The development of children's understanding of death: cognitive and psychodynamic considerations
- PMID: 16797438
- DOI: 10.1016/j.chc.2006.03.003
The development of children's understanding of death: cognitive and psychodynamic considerations
Abstract
The cognitive and emotional development of children and adolescents follows a biologically driven, environmentally mediated, and predictable but not entirely invariate sequence. Piagetian, psychoanalytic, and other schools of thought inform an understanding of child development; some of the theories are empirically validated, some not. This framework enables clinicians and parents to approach their children, ill or well, from a developmentally informed perspective. At the same time, as Spinetta's [17] case-controlled study of 6 to 10-year-old children hospitalized either with cancer or non-life limiting illness demonstrated, serious illness itself accelerates cognitive development in often unpredicted ways: "To equate awareness of death with the ability to conceptualize it and express the concept in an adult man-ner denies the possibility of an awareness of death at a less cognitive level.

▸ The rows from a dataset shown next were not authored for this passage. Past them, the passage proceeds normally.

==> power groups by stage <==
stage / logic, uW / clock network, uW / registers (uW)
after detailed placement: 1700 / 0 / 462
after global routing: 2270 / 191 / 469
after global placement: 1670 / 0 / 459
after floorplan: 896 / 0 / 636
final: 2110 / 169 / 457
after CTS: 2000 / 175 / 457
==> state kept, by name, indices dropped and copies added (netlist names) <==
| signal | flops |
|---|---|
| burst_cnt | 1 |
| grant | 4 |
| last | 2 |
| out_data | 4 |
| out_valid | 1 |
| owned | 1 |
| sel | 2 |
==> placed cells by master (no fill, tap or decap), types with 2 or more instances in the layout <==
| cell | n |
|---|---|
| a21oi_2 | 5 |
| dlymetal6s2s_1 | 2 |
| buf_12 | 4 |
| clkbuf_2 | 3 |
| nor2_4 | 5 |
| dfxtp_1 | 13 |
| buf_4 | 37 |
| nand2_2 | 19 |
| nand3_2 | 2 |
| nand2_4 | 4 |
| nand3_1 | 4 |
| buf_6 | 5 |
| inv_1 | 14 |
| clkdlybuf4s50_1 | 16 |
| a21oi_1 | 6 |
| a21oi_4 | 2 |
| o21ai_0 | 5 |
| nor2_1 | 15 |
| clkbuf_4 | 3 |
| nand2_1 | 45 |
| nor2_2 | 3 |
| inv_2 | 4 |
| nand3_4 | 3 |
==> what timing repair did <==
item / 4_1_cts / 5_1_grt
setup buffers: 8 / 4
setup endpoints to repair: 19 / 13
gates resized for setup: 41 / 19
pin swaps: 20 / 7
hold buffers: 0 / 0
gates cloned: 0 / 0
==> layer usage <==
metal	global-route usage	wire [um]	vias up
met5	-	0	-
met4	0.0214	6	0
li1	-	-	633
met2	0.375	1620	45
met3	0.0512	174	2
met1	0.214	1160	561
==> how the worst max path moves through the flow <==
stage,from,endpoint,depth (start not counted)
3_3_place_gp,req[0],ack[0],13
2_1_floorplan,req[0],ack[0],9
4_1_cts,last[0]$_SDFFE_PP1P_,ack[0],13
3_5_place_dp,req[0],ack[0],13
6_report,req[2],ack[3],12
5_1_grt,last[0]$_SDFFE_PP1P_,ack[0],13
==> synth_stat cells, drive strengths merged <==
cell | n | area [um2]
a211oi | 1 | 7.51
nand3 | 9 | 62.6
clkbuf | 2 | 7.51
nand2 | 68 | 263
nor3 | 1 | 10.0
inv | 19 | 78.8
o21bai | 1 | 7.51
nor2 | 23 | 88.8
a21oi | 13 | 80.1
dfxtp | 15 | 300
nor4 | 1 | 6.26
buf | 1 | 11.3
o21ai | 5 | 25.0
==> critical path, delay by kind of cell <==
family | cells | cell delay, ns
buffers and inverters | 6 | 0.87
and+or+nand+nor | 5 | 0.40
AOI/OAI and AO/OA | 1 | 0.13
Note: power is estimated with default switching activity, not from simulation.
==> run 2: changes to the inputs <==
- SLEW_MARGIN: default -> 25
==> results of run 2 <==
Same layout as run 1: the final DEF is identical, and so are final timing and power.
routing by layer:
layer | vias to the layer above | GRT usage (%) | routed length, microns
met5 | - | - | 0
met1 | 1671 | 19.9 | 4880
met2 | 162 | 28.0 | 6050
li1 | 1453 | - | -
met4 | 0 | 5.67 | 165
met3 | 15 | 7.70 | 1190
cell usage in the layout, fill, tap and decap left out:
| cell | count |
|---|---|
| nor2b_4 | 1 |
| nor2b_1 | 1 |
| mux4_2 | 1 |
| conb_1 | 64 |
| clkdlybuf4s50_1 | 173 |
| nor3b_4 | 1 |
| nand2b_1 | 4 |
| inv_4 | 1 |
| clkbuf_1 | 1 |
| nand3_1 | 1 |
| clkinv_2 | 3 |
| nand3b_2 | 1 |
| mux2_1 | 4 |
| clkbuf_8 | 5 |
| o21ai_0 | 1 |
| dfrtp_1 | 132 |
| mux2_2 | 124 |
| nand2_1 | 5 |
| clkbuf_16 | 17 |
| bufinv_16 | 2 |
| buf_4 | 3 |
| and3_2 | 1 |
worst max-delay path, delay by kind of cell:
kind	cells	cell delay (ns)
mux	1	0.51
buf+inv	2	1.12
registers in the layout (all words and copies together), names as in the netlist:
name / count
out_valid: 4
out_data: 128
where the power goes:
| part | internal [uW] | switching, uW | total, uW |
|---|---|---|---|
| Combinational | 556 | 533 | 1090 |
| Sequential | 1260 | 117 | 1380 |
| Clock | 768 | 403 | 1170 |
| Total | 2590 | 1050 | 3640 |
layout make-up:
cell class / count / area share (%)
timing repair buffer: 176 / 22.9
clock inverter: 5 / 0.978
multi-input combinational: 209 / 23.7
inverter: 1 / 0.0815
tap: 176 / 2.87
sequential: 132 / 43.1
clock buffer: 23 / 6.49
[src/rtl/stopwatch_run_ctrl.sv]
// Stopwatch run/lap/reset controller: debounces the two front-panel buttons and
// sequences counter enable/clear and display lap freeze from a 4-state FSM.

module stopwatch_btn_cond #(
  parameter int DB_CYCLES = 62500,
  parameter int DB_W      = 17
) (
  input  logic clk,
  input  logic rst,
  input  logic btn_raw,
  output logic press
);
  localparam logic [DB_W-1:0] DB_LAST = DB_W'(DB_CYCLES - 1);

  logic            s1_q, s2_q;
  logic            db_q, db_d;
  logic            arm_q, arm_d;
  logic            p_q, p_d;
  logic [DB_W-1:0] cnt_q, cnt_d;

  // Until armed, the counter measures how long the synced level has been low; a
  // button held through reset keeps it unarmed until a stable release is seen.
  always_comb begin
    cnt_d = '0;
    db_d  = db_q;
    arm_d = arm_q;
    p_d   = 1'b0;
    if (!arm_q) begin
      if (!s2_q) begin
        if (cnt_q == DB_LAST) arm_d = 1'b1;
        else                  cnt_d = cnt_q + 1'b1;
      end
    end else if (s2_q != db_q) begin
      if (cnt_q == DB_LAST) begin
        db_d = s2_q;
        p_d  = s2_q;
      end else begin
        cnt_d = cnt_q + 1'b1;
      end
    end
  end

  always_ff @(posedge clk or posedge rst) begin
    if (rst) begin
      s1_q  <= 1'b0;
      s2_q  <= 1'b0;
      db_q  <= 1'b0;
      arm_q <= 1'b0;
      p_q   <= 1'b0;
      cnt_q <= '0;
    end else begin
      s1_q  <= btn_raw;
      s2_q  <= s1_q;
      db_q  <= db_d;
      arm_q <= arm_d;
      p_q   <= p_d;
      cnt_q <= cnt_d;
    end
  end

  assign press = p_q;
endmodule

module stopwatch_run_ctrl #(
  parameter int DB_CYCLES = 62500,
  parameter int DB_W      = 17
) (
  input  logic       clk,
  input  logic       rst,
  input  logic       tick,
  input  logic       btn_ss,
  input  logic       btn_lr,
  input  logic       cnt_max,
  output logic       cnt_en,
  output logic       cnt_clr,
  output logic       disp_latch,
  output logic       disp_hold,
  output logic       run_led,
  output logic [1:0] state
);
  typedef enum logic [1:0] {
    ST_IDLE = 2'b00,
    ST_RUN  = 2'b01,
    ST_LAP  = 2'b10,
    ST_STOP = 2'b11
  } state_t;

  logic   ss_p, lr_p;
  logic   counting, max_ev;
  state_t state_q, state_d;
  logic   cnt_clr_q, cnt_clr_d;
  logic   disp_latch_q, disp_latch_d;
  logic   disp_hold_q, disp_hold_d;

  stopwatch_btn_cond #(.DB_CYCLES(DB_CYCLES), .DB_W(DB_W)) u_ss (
    .clk(clk), .rst(rst), .btn_raw(btn_ss), .press(ss_p)
  );
  stopwatch_btn_cond #(.DB_CYCLES(DB_CYCLES), .DB_W(DB_W)) u_lr (
    .clk(clk), .rst(rst), .btn_raw(btn_lr), .press(lr_p)
  );

  assign counting = (state_q == ST_RUN) || (state_q == ST_LAP);
  assign max_ev   = counting && cnt_max && tick;

  // Priority: counter full beats both presses; start/stop beats lap/reset.
  always_comb begin
    state_d      = state_q;
    cnt_clr_d    = 1'b0;
    disp_latch_d = 1'b0;
    case (state_q)
      ST_IDLE: begin
        if (ss_p)      state_d = ST_RUN;
        else if (lr_p) cnt_clr_d = 1'b1;
      end
      ST_RUN: begin
        if (max_ev || ss_p) state_d = ST_STOP;
        else if (lr_p) begin
          state_d      = ST_LAP;
          disp_latch_d = 1'b1;
        end
      end
      ST_LAP: begin
        if (max_ev || ss_p) state_d = ST_STOP;
        else if (lr_p)      state_d = ST_RUN;
      end
      ST_STOP: begin
        if (ss_p) state_d = ST_RUN;
        else if (lr_p) begin
          state_d   = ST_IDLE;
          cnt_clr_d = 1'b1;
        end
      end
      default: state_d = ST_IDLE;
    endcase
    disp_hold_d = (state_d == ST_LAP);
  end

  always_ff @(posedge clk or posedge rst) begin
    if (rst) begin
      state_q      <= ST_IDLE;
      cnt_clr_q    <= 1'b0;
      disp_latch_q <= 1'b0;
      disp_hold_q  <= 1'b0;
    end else begin
      state_q      <= state_d;
      cnt_clr_q    <= cnt_clr_d;
      disp_latch_q <= disp_latch_d;
      disp_hold_q  <= disp_hold_d;
    end
  end

  // Gated by cnt_max so the counter never wraps 999.99 -> 000.00.
  assign cnt_en     = tick && counting && !cnt_max;
  assign cnt_clr    = cnt_clr_q;
  assign disp_latch = disp_latch_q;
  assign disp_hold  = disp_hold_q;
  assign run_led    = counting;
  assign state      = state_q;
endmodule

[config.mk]
export PLATFORM = sky130hd
export DESIGN_NAME = stopwatch_run_ctrl
export DESIGN_NICKNAME = d
export VERILOG_FILES = /design/src/rtl/stopwatch_run_ctrl.sv
export SDC_FILE = /design/constraint.sdc
export NUM_CORES = 1
export LEC_CHECK = 0
export ABC_AREA = 1
export CAP_MARGIN = 20
export CORE_MARGIN = 2
export CORE_UTILIZATION = 45
export CTS_CLUSTER_SIZE = 24
export DETAILED_ROUTE_END_ITERATION = 6
export DONT_BUFFER_PORTS = 1
export PLACE_DENSITY_LB_ADDON = 0.3
export SYNTH_ARGS = -nofsm -noshare
export SYNTH_HDL_FRONTEND = slang
export SYNTH_SLANG_ARGS = --single-unit
export TNS_END_PERCENT = 10
[constraint.sdc]
create_clock -name clk -period 2.05 [get_ports clk]
set_clock_uncertainty 0.15 [all_clocks]
set_input_delay 0.3075 -clock clk [delete_from_list [all_inputs] [get_ports clk]]
set_output_delay 0.3075 -clock clk [all_outputs]
set_load 0.05 [all_outputs]
==> results of run 1 <==
==> metal layers <==
metal  vias up  routed length, µm  part of all wire, %
met5         -                  0                    0
met4         0                 73                  1.5
met3         6                214                  4.4
met2        41               2190                   45
met1       980               2420                   49
li1       1135                  -                    -
==> cell usage after synthesis (all sizes together) <==
master / number / share of area, %
nor2: 86 / 14
nand2: 84 / 13
inv: 59 / 8.3
dfrtp: 49 / 46
nand3: 30 / 5.8
o21ai: 12 / 2.4
xor2: 9 / 2.9
nand4: 8 / 1.9
a21oi: 7 / 1.4
ha: 6 / 2.8
nor3: 3 / 0.56
o21bai: 2 / 0.56
xnor2: 2 / 0.65
a31oi: 1 / 0.23
nor3b: 1 / 0.28
or2: 1 / 0.23
==> where the power goes <==
group	internal, µW	switching (µW)
clock network	275	301
registers	979	10.4
logic	25.2	48.5
total	1280	360
==> what timing repair did <==
action | 4_1_cts | 5_1_grt
hold buffers | 3 | 0
resized for setup | 0 | 0
hold endpoints to repair | 51 | 0
==> final cells by class <==
class,count,area share [%]
Clock buffer,8,3.03
Sequential cell,49,41.3
Timing Repair Buffer,8,3.12
Inverter,59,7.45
Tap cell,75,3.16
Multi-Input combinational cell,252,41.9
==> cell families after synthesis <==
kind of cell / share of synthesized area [%]
fa+ha+maj: 2.80
compound gates: 4.62
buf+inv: 8.26
flops: 45.7
simple gates: 35.0
xor+xnor: 3.59
==> stage by stage <==
stage,cell area [µm²],power [µW],util [%],setup slack (ps),cells
6_report,2970,1640,50.8,195,451
5_1_grt,2970,1730,50.8,107,451
4_1_cts,2970,1670,50.8,159,451
3_5_place_dp,2850,1080,48.7,421,440
3_3_place_gp,2850,1080,48.7,457,440
2_1_floorplan,2700,1060,-,34.7,360
==> how the worst max path moves through the flow <==
stage	start	endpoint	slack, ps	cells after the start
3_3_place_gp	u_ss.cnt_q[0]$_DFF_PP0_	u_ss.cnt_q[10]$_DFF_PP0_	460	8
2_1_floorplan	state[1]$_DFF_PP0_	cnt_en	30	4
3_5_place_dp	u_ss.cnt_q[0]$_DFF_PP0_	u_ss.cnt_q[10]$_DFF_PP0_	420	8
6_report	state[1]$_DFF_PP0_	cnt_en	190	5
4_1_cts	state[0]$_DFF_PP0_	cnt_en	160	5
5_1_grt	state[0]$_DFF_PP0_	cnt_en	110	5
==> critical path, delay by kind of cell (launching register included) <==
family                   cells  cell delay [ps]
flip-flops                   1              360
adder cells (fa/ha/maj)      1              350
AND/OR/NAND/NOR              2              200
buffers and inverters        2              190
==> cell usage in the layout, fill, tap and decap left out, types with 2 or more instances in the layout <==
cell type,synthesis,routed
buf_4,0,3
nand2_2,3,3
o21bai_1,2,2
nor2_2,9,9
ha_1,6,5
xnor2_1,2,2
buf_12,0,2
nand2_4,2,2
nor2_4,3,4
nand2_1,79,79
nor3_1,3,3
dfrtp_2,0,2
clkbuf_8,0,6
xor2_1,9,9
o21ai_1,3,3
nand4_1,8,8
a21oi_1,6,6
o21ai_0,8,8
dfrtp_1,49,47
dlygate4sd3_1,0,3
clkbuf_1,0,2
inv_1,59,58
nand3_1,29,29
nor2_1,74,73
==> results.sh, run 1 <==
export IMPL_grt_use_total_pct=17.1
export IMPL_die_h_um=81.2
export IMPL_ys_ff_latch=49
export IMPL_place_congestion=0.852
export IMPL_ant_nets=0
export IMPL_fin_crit_sh_pct=90.5
export IMPL_fp_coreArea_um2=5850
export IMPL_met3_usage_pct=3.78
export IMPL_worstHoldPathType="primary input to flip-flop"
export IMPL_multi_input_area_um2=1240
export IMPL_cts_num_sinks=49
export IMPL_syn_mean_instance_area_um2=7.45
export IMPL_met1_usage_pct=22.4
export IMPL_cts_buffers=5
export IMPL_port_buffers=0
export IMPL_grt_pass1_vias=2022
export IMPL_ff2ff_setup_slack_ps=380
export IMPL_worst_setup_path_end_kind="output port"
export IMPL_r2r_start="u_ss.cnt_q[0]$_DFF_PP0_"
export IMPL_total_leakage_power_uw=0.00132
export IMPL_placementRows=28
export IMPL_hold_ws_ps=90.9
export IMPL_peakVddDrop_v=0.000277
export IMPL_regArea_um2=1230
export IMPL_whs_path_depth=3
export IMPL_reg2regPathDepth=8
export IMPL_r2r_end="u_ss.cnt_q[10]$_DFF_PP0_"
export IMPL_min_to="disp_latch$_DFF_PP0_"
export IMPL_avgRoutedWirePerCell_um=10.9
export IMPL_drtIter0Drc=129
export IMPL_cp_arrival_ps=1400
export IMPL_totalWireLength_mm=4.90
export IMPL_clock_path_buffers=2
export IMPL_pin_count=13
export IMPL_tightest_slew_ps=479
export IMPL_cpMaxStageDelayCell="dfrtp_2"
export IMPL_initial_core_util_pct=45.9
export IMPL_slew_violations=0
export IMPL_crit_fanout=4
export IMPL_rsz0062_at_grt="false"
export IMPL_area_growth_pct=10.8
export IMPL_dieWidth_um=81.2
export IMPL_seq_area_frac_synth_pct=45.7
export IMPL_holdCritStartpoint="cnt_max"
export IMPL_grt_pass1_wl_mm=8.78
export IMPL_dp_hpwl_mm=3.66
export IMPL_min_period_ps=1860
export IMPL_nets=387
export IMPL_grt_max_degree=50
export IMPL_setup_tns_ps=0
export IMPL_viasPerCell=4.79
export IMPL_antenna_cells=0
export IMPL_cts_tree="done"
export IMPL_drtPass1Iterations=6
export IMPL_finalHoldViolCount=0
export IMPL_outcome="finished clean"
export IMPL_path_clk_slew_ps=80
export IMPL_syn_cell_area_um2=2680
export IMPL_synth_fp_nets=372
export IMPL_h_tree_depth=2
export IMPL_die_area_um2=6600
export IMPL_final_layout_size_suffix_gt1_share_pct=9.57
export IMPL_yosysWarnings=0
export IMPL_slew_headroom_pct=68.1
export IMPL_cts_setup_buffers=0
export IMPL_grt_overflow=0
export IMPL_drv_cap=0
export IMPL_slowest_delay_ps=360
export IMPL_synth_cells=360
export IMPL_critPathKind="flip-flop to output port"
export IMPL_clock_fmax_ghz=0.539
export IMPL_via_count=2162
export IMPL_power_density_nw_per_um2=552
export IMPL_insertion_delay_ps=300
export IMPL_grt_use_met2_pct=28.2
export IMPL_antenna_found_initial=0
export IMPL_cts_root_buf="clkbuf_8"
export IMPL_drc=0
export IMPL_cp_start_kind="flip-flop"
export IMPL_ys_types=24
export IMPL_critPathRequiredTime_ps=1590
export IMPL_busiest_layer="met2"
export IMPL_setup_viol=0
export IMPL_fillers=564
export IMPL_worstPathCellList="inv_1 > ha_2 > nand2_1 > nor2_4 > buf_12"
Note: power is estimated with default switching activity, not from simulation.
==> inputs of run 2 (changes only) <==
SLEW_MARGIN = 10   (was not set)
==> results of run 2 <==
Same layout as run 1: the final DEF is identical, and so are final timing and power.
==> inputs of run 3 (changes only) <==
ABC_AREA = 0   (was 1)
==> run 3 against run 2 <==
- the flow now finishes with violations (setup timing)
- final cell count decreased by 22%
- non-clock buffer count is 40 higher
- critical endpoint is now u_ss.db_q$_DFFE_PP0P_
- sequential power about the same
- worst hold slack better by 100 ps
- critical path type is now flip-flop to flip-flop
- utilization increased by 9.2 points
- via count is 15% lower
- maximum frequency fell by 14%
- largest cell class is now registers
==> results.sh, run 3 <==
export IMPL_drtIter0Drc=105
export IMPL_insertion_delay_ps=300
export IMPL_nets=294
export IMPL_drv_cap=0
export IMPL_yosysWarnings=0
export IMPL_pin_count=13
export IMPL_cts_root_buf="clkbuf_8"
export IMPL_ant_nets=0
export IMPL_antenna_found_initial=0
export IMPL_synth_edf_count=0
export IMPL_cp_arrival_ps=2200
export IMPL_grt_use_total_pct=18.1
export IMPL_avgRoutedWirePerCell_um=13.8
export IMPL_critPathRequiredTime_ps=2090
export IMPL_grt_max_degree=25
export IMPL_clock_fmax_ghz=0.462
export IMPL_area_growth_pct=29.9
export IMPL_min_period_ps=2160
export IMPL_slew_violations=0
export IMPL_ff2ff_setup_slack_ps=-110
export IMPL_setup_viol=38
export IMPL_critPathKind="flip-flop to flip-flop"
export IMPL_syn_cell_area_um2=2350
export IMPL_post_route_util_pct=60.0
export IMPL_synth_top_cell_by_area="dfrtp_1"
export IMPL_total_leakage_power_uw=0.00127
export IMPL_final_cell_mix="dfrtp_1 (47), buf_4 (39), nor2_1 (38), xnor2_1 (24), nand3_1 (14)"
export IMPL_power_uw=1800
export IMPL_viasPerCell=5.18
export IMPL_dp_hpwl_mm=3.22
export IMPL_grt_overflow=0
export IMPL_violations="setup timing"
export IMPL_final_cell_area_um2=3050
export IMPL_fp_coreArea_um2=5070
export IMPL_totalWireLength_mm=4.88
export IMPL_slew_headroom_pct=41.3
export IMPL_dp_cells=334
export IMPL_seq_area_frac_synth_pct=52.3
export IMPL_mostFrequentLayoutCell="dfrtp_1"
export IMPL_min_to="disp_latch$_DFF_PP0_"
export IMPL_cpMaxStageDelayCell="or4_4"
export IMPL_fillers=440
export IMPL_cts_num_sinks=49
export IMPL_path_clk_slew_ps=90
export IMPL_initial_core_util_pct=46.2
export IMPL_yosysTopAreaCellShare_pct=52.3
export IMPL_hold_ws_ps=193
export IMPL_r2r_end="u_ss.db_q$_DFFE_PP0P_"
export IMPL_via_count=1830
export IMPL_crit_top_cell="or4_4"
export IMPL_stdcell_count=353
export IMPL_ys_types=36
export IMPL_slowest_delay_ps=580
export IMPL_worst_setup_path_end_kind="flip-flop"
export IMPL_power_density_nw_per_um2=592
export IMPL_synthTopCellsByCount="dfrtp_1 (49), nor2_1 (43), xnor2_1 (24), nand3_1 (14)"
export IMPL_grt_pass1_wl_mm=8.55
export IMPL_die_area_um2=5810
export IMPL_cts_buffers=5
export IMPL_syn_mean_instance_area_um2=10.2
export IMPL_clock_path_buffers=2
export IMPL_worst_slack_ps=-113
export IMPL_rsz0062_at_grt="true"
export IMPL_reg2regPathDepth=4
export IMPL_peakVddDrop_v=0.000464
export IMPL_worstPathCellList="or4_4 > or4_4 > nor2_4 > mux2_4"
export IMPL_drtPass1Iterations=4
export IMPL_r2r_start="u_ss.cnt_q[3]$_DFF_PP0_"
export IMPL_crit_fanout=2
export IMPL_worstHoldPathType="primary input to flip-flop"
export IMPL_h_tree_depth=2
export IMPL_final_layout_size_suffix_gt1_share_pct=27.2
export IMPL_ys_ff_latch=49
export IMPL_async_reset_ff_share_pct=100
export IMPL_synthFlopType="dfrtp_1"
export IMPL_dpl_cell_area_um2=2730
export IMPL_dieWidth_um=76.2
export IMPL_antenna_cells=0
export IMPL_grt_pass1_vias=1856
export IMPL_critPathTopFamily="simple AND/OR/NAND/NOR gates"
export IMPL_whs_path_depth=2
export IMPL_port_buffers=0
export IMPL_tightest_slew_ps=874
export IMPL_drc=0
export IMPL_synth_most_common_cell="dfrtp_1"
export IMPL_finalHoldViolCount=0
export IMPL_synth_fp_nets=242
export IMPL_synth_area_leaders="dfrtp_1 (52%), xnor2_1 (9.0%), nor2_1 (6.9%)"
export IMPL_crit_buf_inv=0
export IMPL_holdCritStartpoint="cnt_max"
export IMPL_placementRows=26
export IMPL_place_congestion=0.820
export IMPL_startpoint="u_ss.cnt_q[3]$_DFF_PP0_"
export IMPL_cts_tree="done"
export IMPL_synth_cells=230
export IMPL_die_h_um=76.2
export IMPL_fin_crit_sh_pct=105
export IMPL_outcome="finished with violations"
export IMPL_cp_start_kind="flip-flop"
## run 3: changes by cell type after synthesis, moves of 3 or more
cell     change
nand2_1     -69
nor2_1      -31
inv_1       -49
or4_1        +3
nor4_1       +7
nor2b_1      +3
o21ai_1      -3
xnor2_1     +22
or4b_1       +3
o21ai_0      -3
xor2_1       -3
nor2_2       -9
nor3_1       +5
nand3_1     -15
## run 3: layout make-up
type | count | area [µm²] | area share, %
inverter | 10 | 37.5 | 1.23
clock buffer | 7 | 86.3 | 2.83
tap | 70 | 87.6 | 2.87
clock inverter | 1 | 30.0 | 0.986
timing repair buffer | 48 | 424 | 13.9
sequential | 49 | 1230 | 40.3
multi-input combinational | 168 | 1150 | 37.8
## run 3: cell families (layout without fill, tap and decap cells)
logic type | Yosys count | in the layout | share of synthesized area [%]
and+or+nand+nor | 115 | 116 | 25.8
DFF | 49 | 49 | 52.3
xor gates and xnor gates | 30 | 30 | 11.2
AOI/OAI and AO/OA | 14 | 14 | 3.52
buffers and inverters | 14 | 66 | 3.04
adders and majority gates | 6 | 6 | 3.20
muxes | 2 | 2 | 0.960
## run 3: worst reg2reg max path, delay by kind of cell (launching register included)
family	cells	cell delay, ps
and+or+nand+nor	3	1220
muxes	1	300
DFF	1	390
## run 3: report_power, final
part           total, µW  switching, µW  internal, µW
clock network        705            307           398
logic                109           59.2          50.0
registers            988           8.91           979
## run 3: through the flow
step | worst slack, ps | setup TNS (ps)
final | -113 | -2450
after global routing | -164 | -4370
after CTS | -111 | -2040
after detailed placement | -158 | -2730
after global placement | -117 | -2100
after floorplan | -243 | -1480
## run 3: layer usage
metal	GRT usage (%)	up-vias	wire length [µm]
met5	0	-	0
met4	6.00	0	47
met2	29.9	22	2440
met3	3.08	4	99
li1	-	894	-
met1	24.2	910	2290
## run 3: how the worst max path moves through the flow
| stage | to | slack (ps) | depth (start not counted) |
|---|---|---|---|
| floorplan | u_lr.db_q$_DFFE_PP0P_ | -240 | 5 |
| global route | u_ss.cnt_q[15]$_DFF_PP0_ | -160 | 6 |
| finish | u_ss.db_q$_DFFE_PP0P_ | -110 | 4 |
| CTS | u_ss.db_q$_DFFE_PP0P_ | -110 | 4 |
| detailed placement | u_lr.cnt_q[14]$_DFF_PP0_ | -160 | 6 |
| global placement | u_lr.cnt_q[7]$_DFF_PP0_ | -120 | 6 |
## run 3: repair_timing
action | in CTS | in global routing
setup buffers | 5 | 1
resized for setup | 15 | 6
endpoints found under the setup margin | 32 | 39
pin swaps | 11 | 2
endpoints found under the hold margin | 24 | 0
hold buffers | 3 | 0
cloned | 2 | 0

If it is true that the perception of death can be engraved at some level that precedes a child's ability to talk about it, then a child might well understand that he is going to die long before he can say so." In the following articles,the editors invite a critical reading of the empiric and descriptive literature of pediatric palliative medicine that allows an informed and individualized approach to these extraordinary children and their families.